I have to confess that I like *Cym* on the page--lively and inventive
characters and action, weird comedy, the language stretched to (and
occasionally past) the breaking point.  So maybe I was better prepared
than some to enjoy both the productions I've seen, by the Stratford
Festival in the '80s, and as the RSC brought it to Washington and
elsewhere a couple of years ago.  Its improbabilities are no greater
than those of the other romances (or *H5*, for that matter); they give
imaginative directors and actors challenges to meet.  And its great
length can be addressed by judicious cutting.

Dave Evett

[2]-------------------------------------------------------------
From:           Phyllis Gorfain <This email address is being protected from spambots. You need JavaScript enabled to view it.>
Date:           Wednesday, 04 Apr 2001 15:01:56 -0400
Subject: 12.0766 Re: Cymbeline: staged or read
Comment:        Re: SHK 12.0766 Re: Cymbeline: staged or read

About Cymbeline in performance as opposed to being acceptable now only
for a reader:  I am sending a very hasty note, as I have just a moment
to enter a brief comment.

I was fortunate to see, a week ago, the current production of Cymbeline
at the Intiman Theatre, part of the Seattle Center.  The play is
directed by Bart Sher, the new Artistic Director of the Intiman Theatre.

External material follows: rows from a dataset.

--- src/rtl/mesh_traffic_source_terminal_fifo.sv ---
// Show-ahead FIFO for one edge terminal; a full FIFO refuses a push even
// when it is popped in the same cycle.
module terminal_fifo #(
  parameter int DEPTH = 4,
  parameter int W     = 40
) (
  input  logic         clk,
  input  logic         reset,
  input  logic         push,
  input  logic [W-1:0] push_data,
  input  logic         pop,
  output logic         pndng,
  output logic         full,
  output logic [W-1:0] data_out
);

  localparam int PTR_W = (DEPTH > 1) ? $clog2(DEPTH) : 1;
  localparam int CNT_W = $clog2(DEPTH + 1);
  localparam logic [CNT_W-1:0] CNT_MAX  = CNT_W'(DEPTH);
  localparam logic [PTR_W-1:0] PTR_LAST = PTR_W'(DEPTH - 1);

  logic [W-1:0]     mem_r [DEPTH];
  logic [PTR_W-1:0] wr_ptr_r;
  logic [PTR_W-1:0] rd_ptr_r;
  logic [CNT_W-1:0] count_r;
  logic             do_push_s;
  logic             do_pop_s;

  assign full      = (count_r == CNT_MAX);
  assign pndng     = (count_r != {CNT_W{1'b0}});
  assign do_push_s = push & ~full;
  assign do_pop_s  = pop & pndng;
  assign data_out  = mem_r[rd_ptr_r];

  // Storage, wrapping pointers and occupancy count
  always_ff @(posedge clk or negedge reset) begin
    if (!reset) begin
      wr_ptr_r <= {PTR_W{1'b0}};
      rd_ptr_r <= {PTR_W{1'b0}};
      count_r  <= {CNT_W{1'b0}};
      for (int i = 0; i < DEPTH; i++) begin
        mem_r[i] <= {W{1'b0}};
      end
    end else begin
      if (do_push_s) begin
        mem_r[wr_ptr_r] <= push_data;
        wr_ptr_r <= (wr_ptr_r == PTR_LAST) ? {PTR_W{1'b0}} : wr_ptr_r + PTR_W'(1);
      end
      if (do_pop_s) begin
        rd_ptr_r <= (rd_ptr_r == PTR_LAST) ? {PTR_W{1'b0}} : rd_ptr_r + PTR_W'(1);
      end
      case ({do_push_s, do_pop_s})
        2'b10:   count_r <= count_r + CNT_W'(1);
        2'b01:   count_r <= count_r - CNT_W'(1);
        default: count_r <= count_r;
      endcase
    end
  end

endmodule

--- src/rtl/mesh_traffic_source.sv ---
// Pseudo-random packet source feeding one FIFO per mesh edge terminal;
// a run enqueues num_pkts packets, stalling whenever the chosen FIFO is full.
module mesh_traffic_source
  import mesh_traffic_source_pkg::*;
#(
  parameter  int ROWS       = 4,
  parameter  int COLUMS     = 4,
  parameter  int PCKG_SZ    = 40,
  parameter  int FIFO_DEPTH = 4,
  localparam int N          = 2 * ROWS + 2 * COLUMS
) (
  input  logic                 clk,
  input  logic                 reset,
  input  logic                 start,
  input  logic [15:0]          num_pkts,
  input  logic [31:0]          seed,
  input  logic [N-1:0]         popin,
  output logic [N-1:0]         pndng_i_in,
  output logic [N*PCKG_SZ-1:0] data_out_i_in,
  output logic                 busy,
  output logic                 done,
  output logic [15:0]          sent_count
);

  localparam int PW = payload_w(PCKG_SZ);
  localparam int TW = (N > 1) ? $clog2(N) : 1;
  localparam logic [7:0]    N8     = 8'(N);
  localparam logic [TW-1:0] T_LAST = TW'(N - 1);

  state_e              state_r;
  state_e              state_nxt_s;
  logic [31:0]         lfsr_r;
  logic [31:0]         seed_s;
  logic [15:0]         num_r;
  logic [15:0]         sent_r;
  logic [TW-1:0]       src_s;
  logic [TW-1:0]       dst_raw_s;
  logic [TW-1:0]       dst_s;
  logic [7:0]          rowcol_s;
  logic [PW-1:0]       payload_s;
  logic [PCKG_SZ-1:0]  pkt_s;
  logic                push_s;
  logic                accept_start_s;
  logic [N-1:0]        fifo_full_s;
  logic [N-1:0]        push_vec_s;

  assign seed_s         = (seed == 32'h0000_0000) ? LFSR_RESET : seed;
  assign accept_start_s = start && (state_r != RUN);

  // Candidate packet drawn from the current generator value
  assign src_s     = TW'(lfsr_r[7:0] % N8);
  assign dst_raw_s = TW'(lfsr_r[15:8] % N8);
  assign dst_s     = (dst_raw_s != src_s) ? dst_raw_s :
                     ((src_s == T_LAST) ? {TW{1'b0}} : src_s + TW'(1));
  assign rowcol_s  = term_rowcol(int'(dst_s), ROWS, COLUMS);
  assign payload_s = PW'({lfsr_r[31:17], lfsr_r[15:0]});
  assign pkt_s     = {8'h00, rowcol_s, lfsr_r[16], payload_s};

  assign push_s = (state_r == RUN) && (sent_r != num_r) && !fifo_full_s[src_s];

  assign busy       = (state_r == RUN);
  assign done       = (state_r == DONE);
  assign sent_count = sent_r;

  // Run-control next state
  always_comb begin
    state_nxt_s = state_r;
    case (state_r)
      IDLE, DONE: begin
        if (start) begin
          state_nxt_s = (num_pkts == 16'd0) ? DONE : RUN;
        end else begin
          state_nxt_s = state_r;
        end
      end
      RUN: begin
        if (sent_r == num_r) begin
          state_nxt_s = DONE;
        end else if (push_s && ((sent_r + 16'd1) == num_r)) begin
          state_nxt_s = DONE;
        end else begin
          state_nxt_s = RUN;
        end
      end
      default: state_nxt_s = IDLE;
    endcase
  end

  // One-hot push strobe towards the selected terminal
  always_comb begin
    push_vec_s = {N{1'b0}};
    if (push_s) begin
      push_vec_s[src_s] = 1'b1;
    end else begin
      push_vec_s = {N{1'b0}};
    end
  end

  // Run-control state register
  always_ff @(posedge clk or negedge reset) begin
    if (!reset) begin
      state_r <= IDLE;
    end else begin
      state_r <= state_nxt_s;
    end
  end

  // Generator, run length and packet counter; a stalled candidate holds the generator
  always_ff @(posedge clk or negedge reset) begin
    if (!reset) begin
      lfsr_r <= LFSR_RESET;
      num_r  <= 16'd0;
      sent_r <= 16'd0;
    end else if (accept_start_s) begin
      lfsr_r <= seed_s;
      num_r  <= num_pkts;
      sent_r <= 16'd0;
    end else if (push_s) begin
      lfsr_r <= lfsr_next(lfsr_r);
      sent_r <= sent_r + 16'd1;
    end else begin
      lfsr_r <= lfsr_r;
    end
  end

  for (genvar t = 0; t < N; t++) begin : g_term
    terminal_fifo #(
      .DEPTH (FIFO_DEPTH),
      .W     (PCKG_SZ)
    ) u_fifo (
      .clk       (clk),
      .reset     (reset),
      .push      (push_vec_s[t]),
      .push_data (pkt_s),
      .pop       (popin[t]),
      .pndng     (pndng_i_in[t]),
      .full      (fifo_full_s[t]),
      .data_out  (data_out_i_in[t*PCKG_SZ +: PCKG_SZ])
    );
  end

endmodule

--- config.mk ---
export PLATFORM = sky130hd
export DESIGN_NAME = mesh_traffic_source
export DESIGN_NICKNAME = d
export VERILOG_FILES = /design/src/rtl/mesh_traffic_source_pkg.sv /design/src/rtl/mesh_traffic_source_terminal_fifo.sv /design/src/rtl/mesh_traffic_source.sv
export SDC_FILE = /design/constraint.sdc
export NUM_CORES = 2
export LEC_CHECK = 0
export ABC_AREA = 1
export CORE_MARGIN = 10
export CORE_UTILIZATION = 55
export CTS_CLUSTER_SIZE = 12
export DETAILED_ROUTE_END_ITERATION = 8
export PLACE_DENSITY_LB_ADDON = 0.1
export SYNTH_ARGS = -nofsm -noshare
export SYNTH_HDL_FRONTEND = slang
export SYNTH_SLANG_ARGS = --single-unit
--- constraint.sdc ---
create_clock -name clk -period 4.8 [get_ports clk]
set_input_delay 1.2 -clock clk [delete_from_list [all_inputs] [get_ports clk]]
set_output_delay 1.2 -clock clk [all_outputs]
set_load 0.005 [all_outputs]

I don't have the playbill with me at the moment, so can't credit the
actors, but the production was magical and very funny, as well as
frightening.  The concept was to use costumes and ideas inspired by
Japanese samurai, Japanese paintings, animal displays of animosity and
sexual presentation. American "wild west" representations provided the
idiom for Belarius, Guiderius, and Arveragus.  Imogen's male disguise
was also to wear jeans, chaps, chambray shirt, vest, and bandanna.  The
Italian scenes were performed from behind a kind a commedia del arte
curtain, but were done in a stylized form.  Iachimo was particularly
cunning and dangerous; Imogen was particularly sweet and tough; Cloten
wonderfully cloddish, riding an English kind of mummer's horse in his
Japanese clown outfit....wonderfully anachronistic, like the script;
anatopic, set in a mix of locations; anacultural,  interpreted with a
patchwork of cultural idioms, vocabularies, and styles.  Songs were
performed with microphones from the floor as in a old-time radio or
music hall performances.

The fantasy, extremity, and absurdity were played up; the cowboy accents
fit amazingly well with lines of Belarius such as, " Not too hot."
(V.v.322); and the cowboy motifs accorded well with the frontier
violence of Guiderius, the sentimental idealism of the brothers, and the
fairytale recognition scenes.

The script was drastically cut, the theophany/dream scenes eliminated,
and all of the prison scenes excised.  Overall, despite a few weak
performances, the postmodern collage was a visual, musical, and
theatrical delight.  The script did work as theatre in this production
-- done imaginatively, not straight,  and with enormous humor.

Phyllis Gorfain

[3]-------------------------------------------------------------
From:           Abigail Quart <This email address is being protected from spambots. You need JavaScript enabled to view it.>
Date:           Wednesday, 4 Apr 2001 21:44:33 -0400
Subject: 12.0766 Re: Cymbeline: staged or read
Comment:        Re: SHK 12.0766 Re: Cymbeline: staged or read

"A few years ago, the New York Shakespeare Festival put on a magical
production of the play in Central Park, with Liam Schreiber doubling as
Iachimo and Jupiter (or Jachimo and Iupiter). "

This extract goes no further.